Not long ago was seeing one of my patients who owns a fencing company-- asked me if I wanted some "swollen" Mesquite trees that he'd had to cut down. Sure! I said after we figured out what he was talking about. I took my trailer to his site the following Saturday and his crew loaded my trailer with these beauties. Initially thought it was only a couple pieces of burl---- but NO! It was ALL burly. Biggest piece was ~ 500 lbs-- lots of fin for me to unload and place.
Don't know about y'all, but i've found Mesquite burl to be quite uncommon.
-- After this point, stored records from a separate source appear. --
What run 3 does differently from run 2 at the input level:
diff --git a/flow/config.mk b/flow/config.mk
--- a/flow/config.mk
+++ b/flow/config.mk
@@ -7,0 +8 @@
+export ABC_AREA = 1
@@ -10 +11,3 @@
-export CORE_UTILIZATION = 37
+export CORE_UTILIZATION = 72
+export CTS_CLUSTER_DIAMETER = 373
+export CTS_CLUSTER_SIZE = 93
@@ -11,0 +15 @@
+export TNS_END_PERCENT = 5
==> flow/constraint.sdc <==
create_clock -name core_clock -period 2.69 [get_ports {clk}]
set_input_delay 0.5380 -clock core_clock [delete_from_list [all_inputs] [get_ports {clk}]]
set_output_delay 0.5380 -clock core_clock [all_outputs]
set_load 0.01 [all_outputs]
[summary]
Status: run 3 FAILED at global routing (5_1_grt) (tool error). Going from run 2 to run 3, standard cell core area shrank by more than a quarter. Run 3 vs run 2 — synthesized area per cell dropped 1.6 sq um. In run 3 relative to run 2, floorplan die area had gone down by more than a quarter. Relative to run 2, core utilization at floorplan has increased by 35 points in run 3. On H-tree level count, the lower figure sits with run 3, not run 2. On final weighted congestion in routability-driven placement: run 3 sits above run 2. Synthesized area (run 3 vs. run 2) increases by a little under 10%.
==> flow/design.v <==
module nbyn #(parameter x_coord ='d0,parameter y_coord='d0,X=2,Y=2,data_width=32, x_size=1, y_size=1,total_width=(x_size+y_size+data_width),sw_no=X*Y)  
(
input wire clk,
input wire rstn,
input wire i_ready_r,
input wire i_ready_t,
input wire i_valid_l,
input wire i_valid_b,
input wire i_valid_pe,
output wire o_ready_l,
output wire o_ready_b,
output reg  o_ready_pe,
output reg o_valid_r,
output reg o_valid_t,
output reg o_valid_pe,
input wire [total_width-1:0] i_data_l,
input wire [total_width-1:0] i_data_b,
input wire [total_width-1:0] i_data_pe,
output reg [total_width-1:0] o_data_r,
output reg [total_width-1:0] o_data_t,
output reg [total_width-1:0] o_data_pe
);
wire leftToPe;
wire bottomToPe;
wire peTope;
reg  leftToRight;
reg leftToTop;
reg bottomToRight;
reg bottomToTop;
wire peToTop;
wire peToRight;
assign  o_ready_l = 1'b1;
assign  o_ready_b = 1'b1;
assign leftToPe = ((i_data_l[x_size-1:0]==x_coord) & (i_data_l[x_size+y_size-1:x_size]==y_coord) & i_valid_l);
always @(*)
begin
    if(i_valid_l)
    begin
        if(i_data_l[x_size-1:0]!=x_coord)
        begin
            leftToTop = 1'b0;
            leftToRight = 1'b1;
        end
        else if(i_data_l[x_size+y_size-1:x_size]!=y_coord)
        begin
            leftToTop   = 1'b1;
            leftToRight = 1'b0;
        end
        else
        begin
            leftToTop   = 1'b0;
            leftToRight = 1'b0;
        end
    end
    else
    begin
         leftToTop = 1'b0;
         leftToRight = 1'b0;
    end
end
always @(*)
begin
    if(i_valid_b)
    begin
        if(i_data_b[x_size+y_size-1:x_size]!=y_coord)
        begin
            bottomToTop   = 1'b1;
            bottomToRight = 1'b0;
        end
        else if(i_data_b[x_size-1:0]!=x_coord)
        begin
            bottomToTop = 1'b0;
            bottomToRight = 1'b1;
        end
        else
        begin
            bottomToTop   = 1'b0;
            bottomToRight = 1'b0;
        end
    end
    else
    begin
         bottomToTop = 1'b0;
         bottomToRight = 1'b0;
    end
end
assign bottomToPe = ((i_data_b[x_size-1:0]==x_coord) & (i_data_b[x_size+y_size-1:x_size]==y_coord) & i_valid_b);
assign peTope = ((i_data_pe[x_size-1:0]==x_coord) & (i_data_pe[x_size+y_size-1:x_size]==y_coord) & i_valid_pe & o_ready_pe);
assign peToRight = ((i_data_pe[x_size-1:0]!=x_coord) & i_valid_pe & o_ready_pe);
assign peToTop = (~peToRight & (i_data_pe[x_size+y_size-1:x_size]!=y_coord) & i_valid_pe & o_ready_pe);
always @(*)
begin
	if((~leftToRight & ~leftToTop) | (~bottomToTop & ~bottomToRight))
	begin
		o_ready_pe = 1'b1;
	end
	else
	begin
		o_ready_pe = 1'b0;
	end
end
always @(posedge clk)
begin
	if(!rstn)
		o_valid_r <=1'b0;
	if(bottomToRight) 
	begin
		o_data_r  <= i_data_b;
		o_valid_r <= 1'b1;
	end
	else if(leftToTop)
	begin
		if(bottomToTop)
		begin
			o_data_r <= i_data_b;
			o_valid_r <= 1'b1;
		end
		else if(peToTop|peToRight)
		begin
			o_data_r <= i_data_pe;
			o_valid_r <= 1'b1;
		end
		else if(bottomToPe & peTope)
		begin
			o_data_r <= i_data_b;
			o_valid_r <= 1'b1;
		end
		else
			o_valid_r <= 1'b0;
	end
	else if(peToTop)
	begin
		if(bottomToTop)
		begin
			o_data_r  <= i_data_b;
			o_valid_r <= 1'b1;
		end
		else if(leftToRight)
		begin
			o_data_r  <= i_data_l;
			o_valid_r <= 1'b1;
		end
		else if(bottomToPe & leftToPe)
		begin
			o_data_r  <= i_data_l;
			o_valid_r <= 1'b1;
		end
		else
			o_valid_r <= 1'b0;
	end
	else if(leftToPe & bottomToPe)
	begin
		o_data_r  <= i_data_l;
		o_valid_r <= 1'b1;
	end
	else if(leftToPe & peTope)
	begin
		o_data_r <= i_data_l;
		o_valid_r <= 1'b1;
	end
	else if(leftToRight)
	begin
		o_data_r  <= i_data_l;
		o_valid_r <= 1'b1;
	end
	else if(peToRight)
	begin
		o_data_r <=i_data_pe;
		o_valid_r <=1'b1;
	end
	else
	begin
		o_valid_r <=1'b0;
	end
end
always @(posedge clk)
begin
	if(!rstn)
		o_valid_t <= 1'b0;
	else if(bottomToRight) 
	begin
		if(leftToRight|leftToTop)
		begin
			o_data_t <= i_data_l;
			o_valid_t <= 1'b1;
		end
		else if(peToRight|peToTop)  
		begin
			o_data_t <= i_data_pe;
			o_valid_t <= 1'b1;
		end
		else if(leftToPe & peTope)
		begin
			o_data_t <= i_data_l;
			o_valid_t <= 1'b1;
		end
		else
			o_valid_t <= 1'b0;
	end
	else if(leftToTop)
	begin
		o_data_t <= i_data_l;
		o_valid_t <= 1'b1;
	end
	else if(peToTop)
	begin
		o_data_t  <= i_data_pe;
		o_valid_t <= 1'b1;
	end
	else if(leftToRight)
	begin
		if(bottomToTop)
		begin
			o_data_t <= i_data_b;
			o_valid_t <= 1'b1;
		end
		else if(peToRight)
		begin
			o_data_t <= i_data_pe;
			o_valid_t <= 1'b1;
		end
		else if(bottomToPe & peTope)
		begin
			o_data_t <= i_data_b;
			o_valid_t <= 1'b1;
		end
		else
			o_valid_t <= 1'b0;
	end
	else if(leftToPe & bottomToPe) 
	begin
		if(peToRight|peToTop)
		begin
			o_data_t <= i_data_pe;
			o_valid_t <= 1'b1;
		end
		else if(peTope)
		begin
			o_data_t <= i_data_b;
			o_valid_t <= 1'b1;
		end
		else
			o_valid_t <= 1'b0;
	end
	else if(bottomToPe & peTope)
	begin
		o_data_t <= i_data_b;
		o_valid_t <= 1'b1;
	end
	else if(bottomToTop)
	begin
		o_data_t <=i_data_b;
		o_valid_t <=1'b1;
	end
	else if(peToTop)
	begin
		o_data_t <= i_data_pe;
		o_valid_t <= 1'b1;
	end
	else
		o_valid_t <= 1'b0;
end
always @(posedge clk)
begin
	if(!rstn)
		o_valid_pe <= 1'b0; 
	else if(peTope)
	begin
		o_data_pe <= i_data_pe;
		o_valid_pe <=1'b1;
	end
	else if(bottomToPe)
	begin
		o_data_pe  <= i_data_b;
		o_valid_pe <= 1'b1;
	end
	else if(leftToPe)
	begin
		o_data_pe <= i_data_l;
		o_valid_pe <= 1'b1;
	end
	else
		o_valid_pe <=1'b0;
end
endmodule
module openNocTop #(parameter X=2,Y=2,data_width=32, x_size=1, y_size=1,total_width=(x_size+y_size+data_width),sw_no=X*Y)
(
input wire clk,
input wire rstn,
input wire [(X*Y)-1:0] r_valid_pe,
input wire [(total_width*X*Y)-1:0] r_data_pe,
output wire [(X*Y)-1:0] r_ready_pe,
output wire [(X*Y)-1:0] w_valid_pe,
output wire [(total_width*X*Y)-1:0] w_data_pe
);
wire  r_ready_r[X*Y-1:0];
wire  r_ready_t[X*Y-1:0];
wire  r_valid_l[X*Y-1:0];
wire  r_valid_b[X*Y-1:0];
wire  w_ready_l[X*Y-1:0];
wire  w_ready_b[X*Y-1:0];
wire  w_valid_r[X*Y-1:0];
wire  w_valid_t[X*Y-1:0];
wire [total_width-1:0]  w_data_r[X*Y-1:0];
wire [total_width-1:0]  w_data_t[X*Y-1:0];
generate
genvar x, y; 
for (x=0;x<X;x=x+1) begin:xs
   for (y=0; y<Y; y=y+1) begin:ys
      if(x==0 & y==0)
	     begin: instnce
		     nbyn #(.x_coord(x),.y_coord(y),.X(X),.Y(Y),.data_width(data_width), .x_size(x_size), .y_size(y_size),.total_width(total_width))
			   nbyn_instance(
			         .clk(clk), 
			         .rstn(rstn),     
                     .i_ready_r(r_ready_r[(y*X)+x]),    
			         .i_ready_t(r_ready_t[(y*X)+x]), 
					 .i_valid_l(w_valid_r[(y*X)+x+X-1]),
					 .i_valid_b(w_valid_t[(y*X)+x+(Y-1)*X]), 
					 .i_valid_pe(r_valid_pe[x+X*y:x+X*y]),
					 .o_ready_l(r_ready_r[(y*X)+x+X-1]),	 
					 .o_ready_b(r_ready_t[(y*X)+x+(Y-1)*X]), 
                     .o_ready_pe(r_ready_pe[x+X*y:x+X*y]),					 
					 .o_valid_r(w_valid_r[y*X+x]),
					 .o_valid_t(w_valid_t[y*X+x]), 
					 .o_valid_pe(w_valid_pe[x+X*y:x+X*y]),
					 .i_data_l(w_data_r[(y*X)+x+X-1]),	
                     .i_data_b(w_data_t[(y*X)+x+(Y-1)*X]), 
                     .o_data_r(w_data_r[y*X+x]),
                     .o_data_t(w_data_t[y*X+x]), 
					 .i_data_pe(r_data_pe[(total_width*x)+(total_width*X*y)+:total_width]),
					 .o_data_pe(w_data_pe[(total_width*x)+(total_width*X*y)+:total_width])
					 );
		 end
       else if(x!=0 & y==0)
	     begin: instnce
              nbyn #(.x_coord(x),.y_coord(y),.X(X),.Y(Y),.data_width(data_width), .x_size(x_size), .y_size(y_size),.total_width(total_width))
			     nbyn_instance(		  
			         .clk(clk), 
			         .rstn(rstn),     
                     .i_ready_r(r_ready_r[(y*X)+x]),     
			         .i_ready_t(r_ready_t[(y*X)+x]),
					 .i_valid_l(w_valid_r[(y*X)+x-1]),		
					 .i_valid_b(w_valid_t[(y*X)+x+(Y-1)*X]),
					 .i_valid_pe(r_valid_pe[x+X*y:x+X*y]),
					 .o_ready_l(r_ready_r[(y*X)+x-1]),		
					 .o_ready_b(r_ready_t[(y*X)+x+(Y-1)*X]),
					 .o_ready_pe(r_ready_pe[x+X*y:x+X*y]),
					 .o_valid_r(w_valid_r[(y*X)+x]),					  
					 .o_valid_t(w_valid_t[(y*X)+x]),
                     .o_valid_pe(w_valid_pe[x+X*y:x+X*y]),					 
					 .i_data_l(w_data_r[(y*X)+x-1]),			
                     .i_data_b(w_data_t[(y*X)+x+(Y-1)*X]),
                     .o_data_r(w_data_r[(y*X)+x]),
                     .o_data_t(w_data_t[(y*X)+x]),
					 .i_data_pe(r_data_pe[(total_width*x)+(total_width*X*y)+:total_width]),
					 .o_data_pe(w_data_pe[(total_width*x)+(total_width*X*y)+:total_width]));
		 end
      else if(x==0 & y!=0 )
	     begin: instnce
		     nbyn #(.x_coord(x),.y_coord(y),.X(X),.Y(Y),.data_width(data_width), .x_size(x_size), .y_size(y_size),.total_width(total_width))
			    nbyn_instance(
			         .clk(clk),   
			         .rstn(rstn),   
                     .i_ready_r(r_ready_r[(y*X)+x]),     
			         .i_ready_t(r_ready_t[(y*X)+x]),
					 .i_valid_l(w_valid_r[(y*X)+x+X-1]),						  
					 .i_valid_b(w_valid_t[(y*X)+x-X]),
                     .i_valid_pe(r_valid_pe[x+X*y:x+X*y]),					 
					 .o_ready_l(r_ready_r[(y*X)+x+X-1]),						  
					 .o_ready_b(r_ready_t[(y*X)+x-X]),
					 .o_ready_pe(r_ready_pe[x+X*y:x+X*y]),
					 .o_valid_r(w_valid_r[(y*X)+x]),						  
					 .o_valid_t(w_valid_t[(y*X)+x]),
					   .o_valid_pe(w_valid_pe[x+X*y:x+X*y]),	
					 .i_data_l(w_data_r[(y*X)+x+X-1]),						 
                     .i_data_b(w_data_t[(y*X)+x-X]),
                     .o_data_r(w_data_r[(y*X)+x]),
                     .o_data_t(w_data_t[(y*X)+x]),
					 .i_data_pe(r_data_pe[(total_width*x)+(total_width*X*y)+:total_width]),
					 .o_data_pe(w_data_pe[(total_width*x)+(total_width*X*y)+:total_width]))
					 ;
		 end		 
      else if(x!=0 & y!=0)
	     begin: instnce
		     nbyn #(.x_coord(x),.y_coord(y),.X(X),.Y(Y),.data_width(data_width), .x_size(x_size), .y_size(y_size),.total_width(total_width))
			    nbyn_instance(
			         .clk(clk),
			         .rstn(rstn),      
                     .i_ready_r(r_ready_r[(y*X)+x]),     
			         .i_ready_t(r_ready_t[(y*X)+x]),
					 .i_valid_l(w_valid_r[(y*X)+x-1]),						  
					 .i_valid_b(w_valid_t[(y*X)+x-X]),
					 .i_valid_pe(r_valid_pe[x+X*y:x+X*y]),	
					 .o_ready_l(r_ready_r[(y*X)+x-1]),						  
					 .o_ready_b(r_ready_t[(y*X)+x-X]),
					 .o_ready_pe(r_ready_pe[x+X*y:x+X*y]),
					 .o_valid_r(w_valid_r[(y*X)+x]),						  
					 .o_valid_t(w_valid_t[(y*X)+x]),
				     .o_valid_pe(w_valid_pe[x+X*y:x+X*y]),
					 .i_data_l(w_data_r[(y*X)+x-1]),						 
                     .i_data_b(w_data_t[(y*X)+x-X]),
                     .o_data_r(w_data_r[(y*X)+x]),
                     .o_data_t(w_data_t[(y*X)+x]),
					 .i_data_pe(r_data_pe[(total_width*x)+(total_width*X*y)+:total_width]),
					 .o_data_pe(w_data_pe[(total_width*x)+(total_width*X*y)+:total_width]));
		    end
	    end
      end			
endgenerate 
endmodule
I'm looking forward to seeing what projects are inside these pieces.


----------



## ibpdew (Nov 18, 2012)

Nice score&#55357;&#56397;. You wouldn't happen to have any pictures of bowls made from it? Thx in advance


----------



## cuerodoc (Jan 27, 2012)

ibpdew said:


> Nice score&#55357;&#56397;. You wouldn't happen to have any pictures of bowls made from it? Thx in advance


 Not yet! This my first good find of Mesquite burl.


----------



## Gary Beasley (Jan 21, 2009)

Definitely post picture of what you get from this unusual wood.


----------